Photobiomodulation therapy on collagen type I and III, vascular endothelial growth factor, and metalloproteinase in experimentally induced tendinopathy in aged rats.

This study investigates the effect of photobiomodulation therapy (PBMT) on collagen type I and III, matrix metalloproteinase (MMP), and vascular endothelial growth factor (VEGF) in experimentally induced tendinopathy in female aged rats. Tendinopathy was induced by the Achilles tendoncollagenase peritendinous. Forty-two Wistar rats (Norvegicus albinus) were used; groups consisted of 36 aged animals (18 months old; mean body weight, 517.7 ± 27.54 g) and 6 adult animals (12 weeks old; mean body weight, 266± 19.30 g). The animals were divided into three groups: control, aged tendinopathy, and aged tendinopathy PBMT; the aged groups were subdivided based on time to euthanasia: 7, 14, and 21 days.
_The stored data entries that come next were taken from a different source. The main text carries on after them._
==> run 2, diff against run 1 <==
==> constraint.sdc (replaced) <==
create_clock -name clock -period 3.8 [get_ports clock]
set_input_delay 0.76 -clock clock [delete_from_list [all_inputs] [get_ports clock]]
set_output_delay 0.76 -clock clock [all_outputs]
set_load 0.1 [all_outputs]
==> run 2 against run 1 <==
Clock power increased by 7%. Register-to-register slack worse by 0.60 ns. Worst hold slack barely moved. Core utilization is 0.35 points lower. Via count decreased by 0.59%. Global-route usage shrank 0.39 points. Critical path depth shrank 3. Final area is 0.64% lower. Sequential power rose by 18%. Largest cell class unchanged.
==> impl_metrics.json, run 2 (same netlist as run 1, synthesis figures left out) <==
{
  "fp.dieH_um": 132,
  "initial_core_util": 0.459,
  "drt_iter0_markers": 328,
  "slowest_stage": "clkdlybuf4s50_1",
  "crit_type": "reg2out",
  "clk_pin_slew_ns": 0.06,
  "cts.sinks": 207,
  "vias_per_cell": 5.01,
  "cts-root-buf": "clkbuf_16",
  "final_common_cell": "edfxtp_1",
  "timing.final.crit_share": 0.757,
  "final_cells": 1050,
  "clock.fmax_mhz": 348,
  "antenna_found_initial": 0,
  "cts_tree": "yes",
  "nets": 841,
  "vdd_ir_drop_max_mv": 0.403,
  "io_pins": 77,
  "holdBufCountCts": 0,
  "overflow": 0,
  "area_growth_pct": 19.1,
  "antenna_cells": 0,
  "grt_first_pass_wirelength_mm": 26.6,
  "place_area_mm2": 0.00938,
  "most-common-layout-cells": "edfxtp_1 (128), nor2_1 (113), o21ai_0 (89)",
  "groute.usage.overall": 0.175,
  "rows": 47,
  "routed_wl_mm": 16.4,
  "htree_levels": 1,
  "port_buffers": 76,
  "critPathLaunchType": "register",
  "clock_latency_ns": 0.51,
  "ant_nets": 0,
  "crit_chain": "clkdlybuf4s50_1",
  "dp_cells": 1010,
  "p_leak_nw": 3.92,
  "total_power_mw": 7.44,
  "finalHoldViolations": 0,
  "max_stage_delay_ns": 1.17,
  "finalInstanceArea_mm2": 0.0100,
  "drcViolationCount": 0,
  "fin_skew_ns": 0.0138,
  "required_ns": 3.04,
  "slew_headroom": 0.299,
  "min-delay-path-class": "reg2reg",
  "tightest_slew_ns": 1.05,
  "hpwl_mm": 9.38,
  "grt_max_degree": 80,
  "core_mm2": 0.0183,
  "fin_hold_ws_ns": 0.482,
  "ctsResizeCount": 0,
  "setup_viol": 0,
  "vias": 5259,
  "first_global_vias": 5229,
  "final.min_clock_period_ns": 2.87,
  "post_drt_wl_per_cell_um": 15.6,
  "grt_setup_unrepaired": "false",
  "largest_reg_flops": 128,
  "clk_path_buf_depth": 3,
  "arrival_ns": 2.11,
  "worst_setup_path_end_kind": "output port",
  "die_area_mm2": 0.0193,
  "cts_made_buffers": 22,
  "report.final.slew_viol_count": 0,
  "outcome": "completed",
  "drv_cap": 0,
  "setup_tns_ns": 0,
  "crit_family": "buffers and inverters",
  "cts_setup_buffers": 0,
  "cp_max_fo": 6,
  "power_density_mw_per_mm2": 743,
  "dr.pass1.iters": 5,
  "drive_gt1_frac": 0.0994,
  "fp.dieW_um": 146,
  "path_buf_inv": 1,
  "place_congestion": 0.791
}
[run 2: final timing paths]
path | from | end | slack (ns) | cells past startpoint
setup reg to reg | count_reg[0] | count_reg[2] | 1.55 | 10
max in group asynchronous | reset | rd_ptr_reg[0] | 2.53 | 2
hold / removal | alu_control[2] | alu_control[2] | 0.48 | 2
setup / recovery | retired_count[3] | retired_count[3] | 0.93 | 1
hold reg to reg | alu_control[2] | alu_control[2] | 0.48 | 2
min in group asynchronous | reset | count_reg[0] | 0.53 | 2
$ cat src/rtl/multicore_pkg.sv
// Shared types for the multicore execute stage: system-op encodings,
// system-unit FSM states and the default datapath/counter widths.
package multicore_pkg;

    localparam int DATA_SIZE = 32;
    localparam int CNT_WIDTH = 2 * DATA_SIZE;

    typedef enum logic [2:0] {
        RDCYCLE    = 3'b000,
        RDCYCLEH   = 3'b001,
        RDTIME     = 3'b010,
        RDTIMEH    = 3'b011,
        RDINSTRET  = 3'b100,
        RDINSTRETH = 3'b101,
        SCALL      = 3'b110,
        SBREAK     = 3'b111
    } t_sysop;

    typedef enum logic [1:0] {
        IDLE = 2'd0,
        RESP = 2'd1,
        TRAP = 2'd2
    } t_sys_state;

endpackage

$ cat src/rtl/sys_counter.sv
// Free-running WIDTH-bit counter with an increment enable; wraps silently.
module sys_counter #(
    parameter int WIDTH = 64
) (
    input  logic             clk,
    input  logic             rst_n,
    input  logic             en_i,
    output logic [WIDTH-1:0] count_o
);

    logic [WIDTH-1:0] cnt_q;
    logic [WIDTH-1:0] cnt_d;

    always_comb begin
        cnt_d = cnt_q;
        if (en_i) begin
            cnt_d = cnt_q + WIDTH'(1);
        end
    end

    always_ff @(posedge clk) begin
        if (!rst_n) begin
            cnt_q <= '0;
        end else begin
            cnt_q <= cnt_d;
        end
    end

    assign count_o = cnt_q;

endmodule
File: config.mk
export PLATFORM = sky130hd
export DESIGN_NAME = fetch_stage
export DESIGN_NICKNAME = d
export VERILOG_FILES = /design/src/rtl/fetch_stage_pkg.sv /design/src/rtl/fetch_stage_if_id_reg.sv /design/src/rtl/fetch_stage.sv
export SDC_FILE = /design/constraint.sdc
export NUM_CORES = 1
export LEC_CHECK = 0
export ABC_CLOCK_PERIOD_IN_PS = 6600
export CAP_MARGIN = 30
export CORE_MARGIN = 2
export CORE_UTILIZATION = 40
export DETAILED_ROUTE_END_ITERATION = 8
export DONT_BUFFER_PORTS = 1
export GPL_ROUTABILITY_DRIVEN = 0
export PLACE_DENSITY = 0.66
export RECOVER_POWER = 100
export SLEW_MARGIN = 20
export SYNTH_ARGS = -nofsm -noshare
export SYNTH_HDL_FRONTEND = slang
export SYNTH_SLANG_ARGS = --single-unit
File: constraint.sdc
create_clock -name clk -period 6.6 [get_ports clk]
set_clock_uncertainty 0.2 [all_clocks]
set_input_delay 1.32 -clock clk [delete_from_list [all_inputs] [get_ports clk]]
set_output_delay 1.32 -clock clk [all_outputs]
set_load 0.005 [all_outputs]
$ cat src/rtl/gt_uint16_serial.sv
// gt_uint16_serial: bit-serial unsigned A > B comparator, LSB-first through a 1-bit borrow cell,
// with valid/ready handshakes on both the operand and the result side.
module gt_uint16_serial #(
    parameter int WIDTH = 16
) (
    input  logic             clk,
    input  logic             rst_n,
    input  logic             in_valid,
    output logic             in_ready,
    input  logic [WIDTH-1:0] A,
    input  logic [WIDTH-1:0] B,
    output logic             out_valid,
    input  logic             out_ready,
    output logic             Y
);
    localparam int CW = $clog2(WIDTH);
    localparam logic [CW-1:0] LAST = CW'(WIDTH - 1);

    typedef enum logic [1:0] {IDLE, RUN, DONE} state_t;

    state_t state, state_nx;
    logic [WIDTH-1:0] sa, sb;
    logic [CW-1:0] cnt;
    logic brw;

    always_ff @(posedge clk) begin
        if (!rst_n) state <= IDLE;
        else state <= state_nx;
    end

    always_comb begin
        state_nx = state;
        case (state)
            IDLE: state_nx = in_valid ? RUN : IDLE;
            RUN: state_nx = (cnt == LAST) ? DONE : RUN;
            DONE: state_nx = out_ready ? IDLE : DONE;
            default: state_nx = IDLE;
        endcase
    end

    always_comb begin
        in_ready = state == IDLE;
        out_valid = state == DONE;
        Y = out_valid & brw;
    end

    // brw tracks the running borrow of B - A; its final value is 1 exactly when A > B.
    always_ff @(posedge clk) begin
        if (!rst_n) begin
            sa <= '0;
            sb <= '0;
            brw <= 1'b0;
            cnt <= '0;
        end else if (state == IDLE && in_valid) begin
            sa <= A;
            sb <= B;
            brw <= 1'b0;
            cnt <= '0;
        end else if (state == RUN) begin
            brw <= (sa[0] & ~sb[0]) | (~(sa[0] ^ sb[0]) & brw);
            sa <= sa >> 1;
            sb <= sb >> 1;
            cnt <= (cnt == LAST) ? cnt : cnt + 1'b1;
        end
    end
endmodule
**src/rtl/seg_scan_controller.sv**
```systemverilog
// seg_scan_controller: four-digit seven-segment scan scheduler.
// Rotates an active-low anode select, blanks all anodes for GUARD cycles at
// each digit change, and double-buffers incoming frames. A new frame is
// applied only at a frame boundary. Optional digit blinking is built when
// SEG_SCAN_BLINK_EN is defined.
module seg_scan_controller #(
  parameter int SCAN_DIV     = 50000,
  parameter int GUARD        = 16,
  parameter int BLINK_FRAMES = 64
) (
  input  logic        clk,
  input  logic        rst,
  input  logic        frame_load,
  input  logic [19:0] frame_in,
  input  logic [3:0]  blink_mask,
  output logic [4:0]  code_out,
  output logic [3:0]  an,
  output logic [1:0]  digit_sel,
  output logic        frame_busy
);

  localparam int         CW    = (SCAN_DIV > 1) ? $clog2(SCAN_DIV) : 1;
  localparam logic [4:0] BLANK = 5'd18;

  logic [CW-1:0]   cnt, cnt_nxt;
  logic            tick, boundary;
  logic [1:0]      ds_nxt;
  logic [3:0]      an_nxt;
  logic [3:0][4:0] act, pend, act_nxt;
  logic [4:0]      raw_code, code_nxt;
  logic            apply;

  // Slot timing: the prescaler wraps each tick and advances the digit.
  always_comb begin
    tick     = (cnt == CW'(SCAN_DIV - 1));
    boundary = tick && (digit_sel == 2'd3);
    cnt_nxt  = tick ? '0 : cnt + CW'(1);
    ds_nxt   = tick ? digit_sel + 2'd1 : digit_sel;
    an_nxt   = (cnt_nxt < CW'(GUARD)) ? 4'b1111 : ~(4'b0001 << ds_nxt);
  end

  // Pending frame is promoted at a boundary so digit 0 of the new frame
  // already sees it when code_out is reloaded on that same edge.
  always_comb begin
    apply    = boundary && frame_busy;
    act_nxt  = apply ? pend : act;
    raw_code = act_nxt[ds_nxt];
  end

`ifdef SEG_SCAN_BLINK_EN
  localparam int FW = (BLINK_FRAMES > 1) ? $clog2(BLINK_FRAMES) : 1;

  logic [FW-1:0] fcnt;
  logic          hidden, hidden_nxt, fwrap;

  // Blink phase flips after BLINK_FRAMES boundaries; the next phase is used
  // so digit 0 of a new frame already reflects the flip.
  always_comb begin
    fwrap      = boundary && (fcnt == FW'(BLINK_FRAMES - 1));
    hidden_nxt = fwrap ? ~hidden : hidden;
    code_nxt   = (hidden_nxt && blink_mask[ds_nxt]) ? BLANK : raw_code;
  end

  // Frame counter and blink phase register.
  always_ff @(posedge clk) begin
    if (rst) begin
      fcnt   <= '0;
      hidden <= 1'b0;
    end else begin
      if (boundary) fcnt <= fwrap ? '0 : fcnt + FW'(1);
      hidden <= hidden_nxt;
    end
  end
`else
  logic blink_unused;
  assign blink_unused = ^blink_mask;

  // Without blinking the decoder always sees the active register.
  always_comb begin
    code_nxt = raw_code;
  end
`endif

  // Scan state and registered outputs.
  always_ff @(posedge clk) begin
    if (rst) begin
      cnt       <= '0;
      digit_sel <= 2'd0;
      an        <= 4'b1111;
      code_out  <= BLANK;
    end else begin
      cnt       <= cnt_nxt;
      digit_sel <= ds_nxt;
      an        <= an_nxt;
      if (tick) code_out <= code_nxt;
    end
  end

  // Double buffer: a load always lands in pending; a load coinciding with
  // a boundary keeps busy set so it is applied at the following boundary.
  always_ff @(posedge clk) begin
    if (rst) begin
      act        <= {4{BLANK}};
      pend       <= {4{BLANK}};
      frame_busy <= 1'b0;
    end else begin
      act <= act_nxt;
      if (frame_load) begin
        pend       <= frame_in;
        frame_busy <= 1'b1;
      end else if (apply) begin
        frame_busy <= 1'b0;
      end
    end
  end

endmodule
```
<file path="src/rtl/vecgate_scoreboard.sv">
// vecgate_scoreboard: checks the vector-gates block against a reference model.
// For each accepted sample it compares the bitwise-OR, logical-OR and NOT
// results. It keeps saturating per-field and total error counters and stamps
// the sample index of the first error per field. After N_SAMPLES accepted
// samples it stops and shows a pass/fail verdict.
//
// Handshake: a sample is consumed on a rising edge iff the block is in RUN
// and sample_valid is high. There is no backpressure; sample_valid outside
// RUN is ignored. start is honoured in IDLE or DONE only. A start in DONE
// that arrives with sample_valid opens a fresh run and drops that sample.
module vecgate_scoreboard #(
    parameter int CNT_W     = 16,
    parameter int ERR_W     = 16,
    parameter int N_SAMPLES = 430
) (
    input  logic             clk,
    input  logic             rst_n,
    input  logic             start,
    input  logic             sample_valid,
    input  logic [2:0]       ref_or_bitwise,
    input  logic [2:0]       dut_or_bitwise,
    input  logic             ref_or_logical,
    input  logic             dut_or_logical,
    input  logic [5:0]       ref_not,
    input  logic [5:0]       dut_not,
    output logic             busy,
    output logic             done,
    output logic             pass,
    output logic             mismatch,
    output logic [CNT_W-1:0] sample_cnt,
    output logic [ERR_W-1:0] err_total,
    output logic [ERR_W-1:0] err_bitwise,
    output logic [ERR_W-1:0] err_logical,
    output logic [ERR_W-1:0] err_not,
    output logic [CNT_W-1:0] first_err_total,
    output logic [CNT_W-1:0] first_err_bitwise,
    output logic [CNT_W-1:0] first_err_logical,
    output logic [CNT_W-1:0] first_err_not
);

    typedef enum logic [1:0] {
        ST_IDLE = 2'd0,
        ST_RUN  = 2'd1,
        ST_DONE = 2'd2
    } state_e;

    // An all-ones stamp means no error has been seen for that field yet.
    localparam logic [CNT_W-1:0] STAMP_NONE = '1;
    localparam logic [ERR_W-1:0] ERR_MAX    = '1;
    localparam logic [CNT_W-1:0] LAST_IDX   = CNT_W'(N_SAMPLES - 1);

    state_e           state_q, state_d;
    logic             mismatch_q, mismatch_d;
    logic [CNT_W-1:0] sample_cnt_q, sample_cnt_d;
    logic [ERR_W-1:0] err_total_q, err_total_d;
    logic [ERR_W-1:0] err_bitwise_q, err_bitwise_d;
    logic [ERR_W-1:0] err_logical_q, err_logical_d;
    logic [ERR_W-1:0] err_not_q, err_not_d;
    logic [CNT_W-1:0] first_total_q, first_total_d;
    logic [CNT_W-1:0] first_bitwise_q, first_bitwise_d;
    logic [CNT_W-1:0] first_logical_q, first_logical_d;
    logic [CNT_W-1:0] first_not_q, first_not_d;

    logic accept;
    logic start_run;
    logic flag_b, flag_l, flag_n, flag_t;

    // Add one to a counter unless the flag is clear or the counter is saturated.
    function automatic logic [ERR_W-1:0] sat_inc(input logic [ERR_W-1:0] cnt,
                                                 input logic             flag);
        if (flag && (cnt != ERR_MAX)) begin
            return cnt + ERR_W'(1);
        end
        return cnt;
    endfunction

    // Stamp the current index only on the first error of the run.
    function automatic logic [CNT_W-1:0] stamp(input logic [CNT_W-1:0] cur,
                                               input logic             flag,
                                               input logic [CNT_W-1:0] idx);
        if (flag && (cur == STAMP_NONE)) begin
            return idx;
        end
        return cur;
    endfunction

    // Per-field compare flags, the accept qualifier and the start qualifier.
    always_comb begin
        flag_b    = (ref_or_bitwise != dut_or_bitwise);
        flag_l    = (ref_or_logical != dut_or_logical);
        flag_n    = (ref_not != dut_not);
        flag_t    = flag_b | flag_l | flag_n;
        accept    = (state_q == ST_RUN) && sample_valid;
        start_run = start && (state_q != ST_RUN);
    end

    // Next-state logic for the FSM.
    always_comb begin
        state_d = state_q;
        case (state_q)
            ST_IDLE: begin
                if (start) state_d = ST_RUN;
            end
            ST_RUN: begin
                if (accept && (sample_cnt_q == LAST_IDX)) state_d = ST_DONE;
            end
            ST_DONE: begin
                if (start) state_d = ST_RUN;
            end
            default: state_d = ST_IDLE;
        endcase
    end

    // Next values for the counters, stamps and mismatch pulse.
    always_comb begin
        mismatch_d      = 1'b0;
        sample_cnt_d    = sample_cnt_q;
        err_total_d     = err_total_q;
        err_bitwise_d   = err_bitwise_q;
        err_logical_d   = err_logical_q;
        err_not_d       = err_not_q;
        first_total_d   = first_total_q;
        first_bitwise_d = first_bitwise_q;
        first_logical_d = first_logical_q;
        first_not_d     = first_not_q;
        if (start_run) begin
            sample_cnt_d    = '0;
            err_total_d     = '0;
            err_bitwise_d   = '0;
            err_logical_d   = '0;
            err_not_d       = '0;
            first_total_d   = STAMP_NONE;
            first_bitwise_d = STAMP_NONE;
            first_logical_d = STAMP_NONE;
            first_not_d     = STAMP_NONE;
        end else if (accept) begin
            mismatch_d      = flag_t;
            sample_cnt_d    = sample_cnt_q + CNT_W'(1);
            err_total_d     = sat_inc(err_total_q, flag_t);
            err_bitwise_d   = sat_inc(err_bitwise_q, flag_b);
            err_logical_d   = sat_inc(err_logical_q, flag_l);
            err_not_d       = sat_inc(err_not_q, flag_n);
            first_total_d   = stamp(first_total_q, flag_t, sample_cnt_q);
            first_bitwise_d = stamp(first_bitwise_q, flag_b, sample_cnt_q);
            first_logical_d = stamp(first_logical_q, flag_l, sample_cnt_q);
            first_not_d     = stamp(first_not_q, flag_n, sample_cnt_q);
        end
    end

    // State and datapath registers; reset returns everything to the idle values.
    always_ff @(posedge clk or negedge rst_n) begin
        if (!rst_n) begin
            state_q         <= ST_IDLE;
            mismatch_q      <= 1'b0;
            sample_cnt_q    <= '0;
            err_total_q     <= '0;
            err_bitwise_q   <= '0;
            err_logical_q   <= '0;
            err_not_q       <= '0;
            first_total_q   <= STAMP_NONE;
            first_bitwise_q <= STAMP_NONE;
            first_logical_q <= STAMP_NONE;
            first_not_q     <= STAMP_NONE;
        end else begin
            state_q         <= state_d;
            mismatch_q      <= mismatch_d;
            sample_cnt_q    <= sample_cnt_d;
            err_total_q     <= err_total_d;
            err_bitwise_q   <= err_bitwise_d;
            err_logical_q   <= err_logical_d;
            err_not_q       <= err_not_d;
            first_total_q   <= first_total_d;
            first_bitwise_q <= first_bitwise_d;
            first_logical_q <= first_logical_d;
            first_not_q     <= first_not_d;
        end
    end

    // Outputs come straight from registers. The verdict is gated by DONE.
    always_comb begin
        busy              = (state_q == ST_RUN);
        done              = (state_q == ST_DONE);
        pass              = (state_q == ST_DONE) && (err_total_q == '0);
        mismatch          = mismatch_q;
        sample_cnt        = sample_cnt_q;
        err_total         = err_total_q;
        err_bitwise       = err_bitwise_q;
        err_logical       = err_logical_q;
        err_not           = err_not_q;
        first_err_total   = first_total_q;
        first_err_bitwise = first_bitwise_q;
        first_err_logical = first_logical_q;
        first_err_not     = first_not_q;
    end

endmodule
</file>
PBMT involved a gallium-arsenide-aluminum laser (Theralaser, DMC®) with active medium operating at wavelength 830 ± 10 nm, 50 mW power, 0.028 cm2 laser beam, 107 J/cm2 energy density, 1.8 W/cm2 power density, and an energy of 3 J per point. The laser was applied by direct contact with the left Achilles tendon during 60 s per point at a frequency of three times per week, until the euthanasia date (7, 14, and 21 days). VEGF, MMP-3, and MMP-9 were analyzed by immunohistochemistry, and collagen type I and III by Sirius red. PBMT increased the deposition of collagen type I and III in a gradual manner, with significant differences relative to the group aged tendonitis (p < 0.001), and in relation to VEGF (p < 0.001); decreased expression of MMP-3 and 9 were observed in group aged tendinopathy (p < 0.001). PBMT, therefore, increased the production of collagen type I and III, downregulated the expression of MMP-3 and MMP-9, and upregulated that of VEGF, with age and age-induced hormonal deficiency.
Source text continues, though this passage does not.